§ **WORK TASK**: What lines of the data below hold the string "global"? Copy each one out.

[TASK INPUT — start]

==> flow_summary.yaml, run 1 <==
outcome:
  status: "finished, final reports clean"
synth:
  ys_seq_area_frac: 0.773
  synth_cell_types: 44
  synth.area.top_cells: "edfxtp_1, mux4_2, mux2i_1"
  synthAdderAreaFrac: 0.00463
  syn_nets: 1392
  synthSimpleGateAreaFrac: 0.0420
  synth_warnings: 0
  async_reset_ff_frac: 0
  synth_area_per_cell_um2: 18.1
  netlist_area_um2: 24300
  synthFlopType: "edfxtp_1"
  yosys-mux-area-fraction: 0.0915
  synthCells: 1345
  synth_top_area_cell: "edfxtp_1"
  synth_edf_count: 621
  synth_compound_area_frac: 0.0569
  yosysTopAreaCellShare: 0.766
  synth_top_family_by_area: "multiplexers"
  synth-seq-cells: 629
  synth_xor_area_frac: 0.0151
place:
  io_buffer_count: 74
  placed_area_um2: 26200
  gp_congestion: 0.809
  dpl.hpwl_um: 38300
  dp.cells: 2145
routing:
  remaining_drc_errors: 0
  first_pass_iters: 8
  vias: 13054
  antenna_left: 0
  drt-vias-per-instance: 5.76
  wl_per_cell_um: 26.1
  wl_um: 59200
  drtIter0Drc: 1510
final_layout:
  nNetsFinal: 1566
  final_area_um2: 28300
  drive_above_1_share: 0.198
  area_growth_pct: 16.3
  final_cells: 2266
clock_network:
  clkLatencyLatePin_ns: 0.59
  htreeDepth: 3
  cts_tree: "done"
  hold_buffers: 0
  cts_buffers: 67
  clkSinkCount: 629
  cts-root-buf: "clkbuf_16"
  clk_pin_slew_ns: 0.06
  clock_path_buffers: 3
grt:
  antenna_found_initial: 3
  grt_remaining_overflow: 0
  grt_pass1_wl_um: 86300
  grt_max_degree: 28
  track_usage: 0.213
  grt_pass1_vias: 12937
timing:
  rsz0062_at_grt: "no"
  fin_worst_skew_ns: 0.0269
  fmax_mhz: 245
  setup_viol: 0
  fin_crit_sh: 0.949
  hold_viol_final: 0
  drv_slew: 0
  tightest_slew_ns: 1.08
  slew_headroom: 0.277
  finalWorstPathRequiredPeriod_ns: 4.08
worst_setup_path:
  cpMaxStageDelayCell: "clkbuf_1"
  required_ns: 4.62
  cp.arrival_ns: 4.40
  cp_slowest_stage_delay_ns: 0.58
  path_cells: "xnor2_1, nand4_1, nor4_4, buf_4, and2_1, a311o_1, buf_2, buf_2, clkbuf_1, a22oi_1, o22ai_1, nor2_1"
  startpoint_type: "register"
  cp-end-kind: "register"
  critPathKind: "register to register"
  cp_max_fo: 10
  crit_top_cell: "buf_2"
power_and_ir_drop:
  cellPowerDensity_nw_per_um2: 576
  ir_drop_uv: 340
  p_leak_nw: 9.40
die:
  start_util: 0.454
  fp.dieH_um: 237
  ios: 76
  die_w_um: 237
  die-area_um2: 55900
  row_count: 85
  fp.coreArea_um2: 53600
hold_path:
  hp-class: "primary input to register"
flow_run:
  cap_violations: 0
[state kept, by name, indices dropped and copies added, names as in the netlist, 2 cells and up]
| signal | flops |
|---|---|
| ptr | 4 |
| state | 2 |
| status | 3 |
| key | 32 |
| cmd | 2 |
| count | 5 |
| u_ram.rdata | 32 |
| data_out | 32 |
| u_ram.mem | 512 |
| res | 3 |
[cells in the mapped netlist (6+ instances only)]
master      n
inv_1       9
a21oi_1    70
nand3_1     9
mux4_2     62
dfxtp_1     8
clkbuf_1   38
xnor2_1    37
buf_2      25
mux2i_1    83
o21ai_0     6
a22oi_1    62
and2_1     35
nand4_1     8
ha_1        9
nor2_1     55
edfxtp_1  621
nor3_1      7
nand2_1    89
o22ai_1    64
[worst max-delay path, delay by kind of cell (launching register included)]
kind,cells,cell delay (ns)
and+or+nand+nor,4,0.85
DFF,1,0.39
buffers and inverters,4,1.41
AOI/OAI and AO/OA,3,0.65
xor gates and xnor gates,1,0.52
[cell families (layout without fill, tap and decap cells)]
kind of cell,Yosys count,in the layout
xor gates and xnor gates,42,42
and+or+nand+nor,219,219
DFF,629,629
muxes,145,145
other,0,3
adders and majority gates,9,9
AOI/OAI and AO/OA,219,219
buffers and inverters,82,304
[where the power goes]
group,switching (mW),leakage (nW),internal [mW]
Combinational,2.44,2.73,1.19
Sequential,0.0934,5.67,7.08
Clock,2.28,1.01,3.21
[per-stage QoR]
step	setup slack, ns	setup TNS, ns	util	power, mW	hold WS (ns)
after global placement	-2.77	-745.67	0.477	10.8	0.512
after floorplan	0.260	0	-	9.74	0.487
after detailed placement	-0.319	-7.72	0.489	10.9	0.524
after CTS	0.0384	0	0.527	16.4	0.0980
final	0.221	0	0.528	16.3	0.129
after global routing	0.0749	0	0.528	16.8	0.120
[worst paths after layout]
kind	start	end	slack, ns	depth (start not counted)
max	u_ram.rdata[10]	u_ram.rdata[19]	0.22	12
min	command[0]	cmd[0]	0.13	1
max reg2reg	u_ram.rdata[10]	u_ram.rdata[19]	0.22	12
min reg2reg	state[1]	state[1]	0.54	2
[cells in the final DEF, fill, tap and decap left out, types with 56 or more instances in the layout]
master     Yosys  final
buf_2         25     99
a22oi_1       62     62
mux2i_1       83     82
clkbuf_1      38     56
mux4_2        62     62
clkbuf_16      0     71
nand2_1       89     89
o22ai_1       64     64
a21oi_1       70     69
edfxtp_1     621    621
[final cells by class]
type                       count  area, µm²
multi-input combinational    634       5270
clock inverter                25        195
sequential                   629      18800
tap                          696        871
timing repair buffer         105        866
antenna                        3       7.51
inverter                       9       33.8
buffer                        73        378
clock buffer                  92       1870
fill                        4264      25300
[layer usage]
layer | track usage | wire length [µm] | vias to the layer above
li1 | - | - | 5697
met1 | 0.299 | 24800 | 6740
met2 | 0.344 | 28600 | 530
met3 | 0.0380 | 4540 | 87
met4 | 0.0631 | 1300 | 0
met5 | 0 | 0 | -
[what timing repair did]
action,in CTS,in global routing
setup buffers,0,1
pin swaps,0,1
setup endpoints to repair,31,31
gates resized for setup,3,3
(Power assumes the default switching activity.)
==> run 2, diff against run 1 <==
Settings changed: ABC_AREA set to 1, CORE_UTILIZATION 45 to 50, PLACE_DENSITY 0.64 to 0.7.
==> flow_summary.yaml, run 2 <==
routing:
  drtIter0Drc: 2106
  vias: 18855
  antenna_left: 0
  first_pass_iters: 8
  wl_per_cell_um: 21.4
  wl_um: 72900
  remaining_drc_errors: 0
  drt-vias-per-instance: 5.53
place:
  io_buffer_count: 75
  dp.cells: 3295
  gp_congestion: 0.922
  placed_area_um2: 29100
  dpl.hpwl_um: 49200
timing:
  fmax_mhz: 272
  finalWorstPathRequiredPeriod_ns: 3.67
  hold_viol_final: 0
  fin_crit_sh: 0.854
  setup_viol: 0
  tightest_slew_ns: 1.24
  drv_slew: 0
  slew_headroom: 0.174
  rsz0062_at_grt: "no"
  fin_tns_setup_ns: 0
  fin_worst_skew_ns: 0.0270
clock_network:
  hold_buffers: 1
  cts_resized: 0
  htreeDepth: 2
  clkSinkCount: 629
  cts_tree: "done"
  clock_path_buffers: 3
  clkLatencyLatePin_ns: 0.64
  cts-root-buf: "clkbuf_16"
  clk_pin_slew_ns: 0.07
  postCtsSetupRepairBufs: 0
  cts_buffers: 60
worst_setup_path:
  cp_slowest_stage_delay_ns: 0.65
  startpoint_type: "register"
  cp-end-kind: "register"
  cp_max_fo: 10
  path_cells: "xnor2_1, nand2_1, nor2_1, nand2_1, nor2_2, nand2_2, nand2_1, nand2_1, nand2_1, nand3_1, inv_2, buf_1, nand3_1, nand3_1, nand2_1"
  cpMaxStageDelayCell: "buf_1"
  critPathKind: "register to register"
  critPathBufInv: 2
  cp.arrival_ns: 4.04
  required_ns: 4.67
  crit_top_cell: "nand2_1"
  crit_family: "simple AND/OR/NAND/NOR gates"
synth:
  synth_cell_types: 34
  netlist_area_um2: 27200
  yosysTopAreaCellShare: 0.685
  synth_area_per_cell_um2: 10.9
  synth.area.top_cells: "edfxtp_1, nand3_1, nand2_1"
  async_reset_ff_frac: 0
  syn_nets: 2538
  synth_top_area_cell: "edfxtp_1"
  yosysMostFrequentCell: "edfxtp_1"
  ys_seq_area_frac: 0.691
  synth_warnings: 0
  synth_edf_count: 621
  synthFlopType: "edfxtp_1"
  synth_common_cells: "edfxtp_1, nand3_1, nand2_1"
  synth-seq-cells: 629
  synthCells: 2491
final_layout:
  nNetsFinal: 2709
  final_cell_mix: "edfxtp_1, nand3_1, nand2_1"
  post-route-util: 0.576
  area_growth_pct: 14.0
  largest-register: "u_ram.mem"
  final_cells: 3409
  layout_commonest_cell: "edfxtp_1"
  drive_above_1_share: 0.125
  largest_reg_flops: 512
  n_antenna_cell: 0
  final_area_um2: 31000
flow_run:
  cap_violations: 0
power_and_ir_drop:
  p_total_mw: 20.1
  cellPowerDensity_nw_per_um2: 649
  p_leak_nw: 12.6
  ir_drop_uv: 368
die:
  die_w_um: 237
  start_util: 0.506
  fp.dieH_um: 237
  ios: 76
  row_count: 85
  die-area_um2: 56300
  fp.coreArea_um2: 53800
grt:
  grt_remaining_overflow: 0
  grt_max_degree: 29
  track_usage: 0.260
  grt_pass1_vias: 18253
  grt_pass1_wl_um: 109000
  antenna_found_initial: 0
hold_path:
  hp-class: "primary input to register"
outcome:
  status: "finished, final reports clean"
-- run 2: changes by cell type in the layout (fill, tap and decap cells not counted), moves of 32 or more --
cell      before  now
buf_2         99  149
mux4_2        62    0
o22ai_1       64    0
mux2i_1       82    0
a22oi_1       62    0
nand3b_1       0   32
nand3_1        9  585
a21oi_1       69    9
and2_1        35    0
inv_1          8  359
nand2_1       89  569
<file path="config.mk">
export PLATFORM = sky130hd
export DESIGN_NAME = motor_start_pid_sequencer_core
export DESIGN_NICKNAME = d
export VERILOG_FILES = /design/src/hdl/msps_pkg.sv /design/src/hdl/msps_front.sv /design/src/hdl/msps_queue.sv /design/src/hdl/msps_back.sv /design/src/hdl/motor_start_pid_sequencer_core.sv
export VERILOG_INCLUDE_DIRS = /design/src /design/src/hdl
export SDC_FILE = /design/constraint.sdc
export NUM_CORES = 1
export LEC_CHECK = 0
export BUFFER_PORTS_ARGS = -buffer_cell sky130_fd_sc_hd__buf_2
export CORE_MARGIN = 10
export CORE_UTILIZATION = 33
export CTS_BUF_LIST = sky130_fd_sc_hd__clkbuf_8 sky130_fd_sc_hd__clkbuf_16
export CTS_CLUSTER_SIZE = 20
export DETAILED_ROUTE_END_ITERATION = 12
export SLEW_MARGIN = 40
export SYNTH_ARGS = -nofsm -noshare
export SYNTH_HDL_FRONTEND = slang
export SYNTH_SLANG_ARGS = --single-unit
</file>
<file path="constraint.sdc">
create_clock -name clk -period 9.3 [get_ports clk]
set_clock_uncertainty 0.05 [all_clocks]
set_input_delay 1.86 -clock clk [delete_from_list [all_inputs] [get_ports clk]]
set_output_delay 1.86 -clock clk [all_outputs]
set_load 0.02 [all_outputs]
</file>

[TASK INPUT — finish]

§ **RESPONSE TO THE TASK**:
after global placement	-2.77	-745.67	0.477	10.8	0.512
after global routing	0.0749	0	0.528	16.8	0.120
action,in CTS,in global routing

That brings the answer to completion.